- Task goal
Which lines of the entries below include "engine"? List them all.

Records excerpted from a collection:
>>>>

### src/rtl/spart_bus_ctrl_if.sv
// spart_bus_ctrl_if
//   Processor-side I/O bus of the SPART register window.
//   Signals:
//     iocs       chip select for the 4-register window
//     iorw       1 = read, 0 = write
//     ioaddr     00 data, 01 status, 10 DB-low, 11 DB-high
//     bus_wdata  write data from the processor
//     bus_rdata  read data back to the processor
//     bus_oe     drive enable for bus_rdata
//   Modports:
//     master  processor side (drives address/control/write data)
//     slave   SPART controller side (drives read data and enable)
interface spart_bus_ctrl_if;
    logic       iocs;
    logic       iorw;
    logic [1:0] ioaddr;
    logic [7:0] bus_wdata;
    logic [7:0] bus_rdata;
    logic       bus_oe;

    modport master (
        output iocs, iorw, ioaddr, bus_wdata,
        input  bus_rdata, bus_oe
    );

    modport slave (
        input  iocs, iorw, ioaddr, bus_wdata,
        output bus_rdata, bus_oe
    );
endinterface
## src/rtl/uart_loopback_pkg.sv

```systemverilog
// Shared constants for the uart loopback echo engine: transform modes,
// transmit FSM encoding and ASCII letter bounds used by the case-swap mode.
package uart_loopback_pkg;

    localparam logic [1:0] MODE_PASS = 2'd0;
    localparam logic [1:0] MODE_ADD  = 2'd1;
    localparam logic [1:0] MODE_INV  = 2'd2;
    localparam logic [1:0] MODE_CASE = 2'd3;

    typedef enum logic [0:0] {
        ST_IDLE  = 1'b0,
        ST_VALID = 1'b1
    } tx_state_e;

    localparam logic [7:0] ASCII_UPPER_LO = 8'h41;
    localparam logic [7:0] ASCII_UPPER_HI = 8'h5A;
    localparam logic [7:0] ASCII_LOWER_LO = 8'h61;
    localparam logic [7:0] ASCII_LOWER_HI = 8'h7A;
    localparam logic [7:0] ASCII_CASE_BIT = 8'h20;

    function automatic logic is_ascii_letter(input logic [7:0] b);
        return ((b >= ASCII_UPPER_LO) && (b <= ASCII_UPPER_HI)) ||
               ((b >= ASCII_LOWER_LO) && (b <= ASCII_LOWER_HI));
    endfunction

endpackage

```

## src/rtl/uart_loopback_fifo_sync_fifo.sv

```systemverilog
// Show-ahead synchronous FIFO; an extra pointer bit separates full from empty.
// A write while full is accepted only when a read frees the slot the same cycle.
module sync_fifo #(
    parameter int WIDTH      = 8,
    parameter int DEPTH_LOG2 = 4
) (
    input  logic                  clk,
    input  logic                  rst,
    input  logic                  wr_en,
    input  logic [WIDTH-1:0]      wr_data,
    input  logic                  rd_en,
    output logic [WIDTH-1:0]      rd_data,
    output logic                  full,
    output logic                  empty,
    output logic [DEPTH_LOG2:0]   level
);

    localparam int DEPTH = 2 ** DEPTH_LOG2;

    logic [WIDTH-1:0]    mem_q [DEPTH];
    logic [DEPTH_LOG2:0] wr_ptr_q, wr_ptr_d;
    logic [DEPTH_LOG2:0] rd_ptr_q, rd_ptr_d;
    logic                do_wr_s;
    logic                do_rd_s;

    assign empty   = (wr_ptr_q == rd_ptr_q);
    assign full    = (wr_ptr_q[DEPTH_LOG2] != rd_ptr_q[DEPTH_LOG2]) &&
                     (wr_ptr_q[DEPTH_LOG2-1:0] == rd_ptr_q[DEPTH_LOG2-1:0]);
    assign level   = wr_ptr_q - rd_ptr_q;
    assign rd_data = mem_q[rd_ptr_q[DEPTH_LOG2-1:0]];

    // Qualify requests and advance pointers
    always_comb begin
        do_rd_s  = rd_en && !empty;
        do_wr_s  = wr_en && (!full || do_rd_s);
        wr_ptr_d = wr_ptr_q;
        rd_ptr_d = rd_ptr_q;
        if (do_wr_s) begin
            wr_ptr_d = wr_ptr_q + {{DEPTH_LOG2{1'b0}}, 1'b1};
        end else begin
            wr_ptr_d = wr_ptr_q;
        end
        if (do_rd_s) begin
            rd_ptr_d = rd_ptr_q + {{DEPTH_LOG2{1'b0}}, 1'b1};
        end else begin
            rd_ptr_d = rd_ptr_q;
        end
    end

    // Pointer registers
    always_ff @(posedge clk) begin
        if (rst) begin
            wr_ptr_q <= '0;
            rd_ptr_q <= '0;
        end else begin
            wr_ptr_q <= wr_ptr_d;
            rd_ptr_q <= rd_ptr_d;
        end
    end

    // Storage array; contents are don't-care until written
    always_ff @(posedge clk) begin
        if (do_wr_s) begin
            mem_q[wr_ptr_q[DEPTH_LOG2-1:0]] <= wr_data;
        end
    end

endmodule

```

## src/rtl/uart_loopback_fifo.sv

```systemverilog
// Echo engine: transforms each received word, buffers it and re-offers it to
// the transmitter under a valid/ack handshake, with traffic statistics.
module uart_loopback_fifo
    import uart_loopback_pkg::*;
#(
    parameter int DATA_W     = 8,
    parameter int DEPTH_LOG2 = 4,
    parameter int INC_VAL    = 1,
    parameter int CNT_W      = 16
) (
    input  logic                  clk,
    input  logic                  rst,
    input  logic [1:0]            mode,
    input  logic [DATA_W-1:0]     rx_data,
    input  logic                  rx_data_fresh,
    output logic [DATA_W-1:0]     tx_data,
    output logic                  tx_data_valid,
    input  logic                  tx_data_ack,
    output logic [DEPTH_LOG2:0]   fifo_level,
    output logic                  overflow,
    output logic [CNT_W-1:0]      rx_count,
    output logic [CNT_W-1:0]      tx_count,
    output logic [CNT_W-1:0]      drop_count,
    input  logic                  clr_stats
);

    localparam logic [DATA_W-1:0] INC_W   = DATA_W'(INC_VAL);
    localparam logic [CNT_W-1:0]  CNT_ONE = CNT_W'(1);
    localparam logic [CNT_W-1:0]  CNT_MAX = {CNT_W{1'b1}};

    logic [DATA_W-1:0] case_swap_s;
    logic [DATA_W-1:0] xform_s;
    logic              push_s;
    logic              pop_s;
    logic              drop_s;
    logic              ack_s;
    logic              fifo_full_s;
    logic              fifo_empty_s;
    logic [DATA_W-1:0] fifo_rd_data_s;

    tx_state_e         state_q, state_d;
    logic [DATA_W-1:0] tx_data_q, tx_data_d;
    logic              tx_valid_q, tx_valid_d;
    logic [CNT_W-1:0]  rx_count_q, rx_count_d;
    logic [CNT_W-1:0]  tx_count_q, tx_count_d;
    logic [CNT_W-1:0]  drop_count_q, drop_count_d;
    logic              overflow_q, overflow_d;

    // Case swap only has meaning for byte-wide data; wider/narrower words pass
    generate
        if (DATA_W == 8) begin : g_case_swap
            // Flip the ASCII case bit of letters only
            always_comb begin
                if (is_ascii_letter(rx_data)) begin
                    case_swap_s = rx_data ^ ASCII_CASE_BIT;
                end else begin
                    case_swap_s = rx_data;
                end
            end
        end else begin : g_case_pass
            assign case_swap_s = rx_data;
        end
    endgenerate

    // Mode-selected transform applied on the write side
    always_comb begin
        xform_s = rx_data;
        case (mode)
            MODE_PASS: xform_s = rx_data;
            MODE_ADD:  xform_s = rx_data + INC_W;
            MODE_INV:  xform_s = ~rx_data;
            MODE_CASE: xform_s = case_swap_s;
            default:   xform_s = rx_data;
        endcase
    end

    assign push_s = rx_data_fresh && (!fifo_full_s || pop_s);
    assign drop_s = rx_data_fresh && !push_s;

    sync_fifo #(
        .WIDTH      (DATA_W),
        .DEPTH_LOG2 (DEPTH_LOG2)
    ) u_fifo (
        .clk     (clk),
        .rst     (rst),
        .wr_en   (push_s),
        .wr_data (xform_s),
        .rd_en   (pop_s),
        .rd_data (fifo_rd_data_s),
        .full    (fifo_full_s),
        .empty   (fifo_empty_s),
        .level   (fifo_level)
    );

    // Transmit FSM next state; the holding register is loaded on the pop
    always_comb begin
        state_d    = state_q;
        tx_data_d  = tx_data_q;
        tx_valid_d = tx_valid_q;
        pop_s      = 1'b0;
        ack_s      = 1'b0;
        case (state_q)
            ST_IDLE: begin
                if (!fifo_empty_s) begin
                    pop_s      = 1'b1;
                    tx_data_d  = fifo_rd_data_s;
                    tx_valid_d = 1'b1;
                    state_d    = ST_VALID;
                end else begin
                    tx_valid_d = 1'b0;
                    state_d    = ST_IDLE;
                end
            end
            ST_VALID: begin
                if (tx_data_ack) begin
                    ack_s      = 1'b1;
                    tx_valid_d = 1'b0;
                    state_d    = ST_IDLE;
                end else begin
                    tx_valid_d = 1'b1;
                    state_d    = ST_VALID;
                end
            end
            default: begin
                tx_valid_d = 1'b0;
                state_d    = ST_IDLE;
            end
        endcase
    end

    // Transmit FSM and its registered outputs
    always_ff @(posedge clk) begin
        if (rst) begin
            state_q    <= ST_IDLE;
            tx_data_q  <= '0;
            tx_valid_q <= 1'b0;
        end else begin
            state_q    <= state_d;
            tx_data_q  <= tx_data_d;
            tx_valid_q <= tx_valid_d;
        end
    end

    // Statistics; a coincident clear beats any counted event
    always_comb begin
        rx_count_d   = rx_count_q;
        tx_count_d   = tx_count_q;
        drop_count_d = drop_count_q;
        overflow_d   = overflow_q;
        if (clr_stats) begin
            rx_count_d   = '0;
            tx_count_d   = '0;
            drop_count_d = '0;
            overflow_d   = 1'b0;
        end else begin
            if (rx_data_fresh) begin
                rx_count_d = rx_count_q + CNT_ONE;
            end else begin
                rx_count_d = rx_count_q;
            end
            if (ack_s) begin
                tx_count_d = tx_count_q + CNT_ONE;
            end else begin
                tx_count_d = tx_count_q;
            end
            if (drop_s) begin
                overflow_d = 1'b1;
                if (drop_count_q != CNT_MAX) begin
                    drop_count_d = drop_count_q + CNT_ONE;
                end else begin
                    drop_count_d = drop_count_q;
                end
            end else begin
                overflow_d   = overflow_q;
                drop_count_d = drop_count_q;
            end
        end
    end

    // Statistics registers
    always_ff @(posedge clk) begin
        if (rst) begin
            rx_count_q   <= '0;
            tx_count_q   <= '0;
            drop_count_q <= '0;
            overflow_q   <= 1'b0;
        end else begin
            rx_count_q   <= rx_count_d;
            tx_count_q   <= tx_count_d;
            drop_count_q <= drop_count_d;
            overflow_q   <= overflow_d;
        end
    end

    assign tx_data       = tx_data_q;
    assign tx_data_valid = tx_valid_q;
    assign rx_count      = rx_count_q;
    assign tx_count      = tx_count_q;
    assign drop_count    = drop_count_q;
    assign overflow      = overflow_q;

endmodule

```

<<<<

- Output for this task
// Shared constants for the uart loopback echo engine: transform modes,
// Echo engine: transforms each received word, buffers it and re-offers it to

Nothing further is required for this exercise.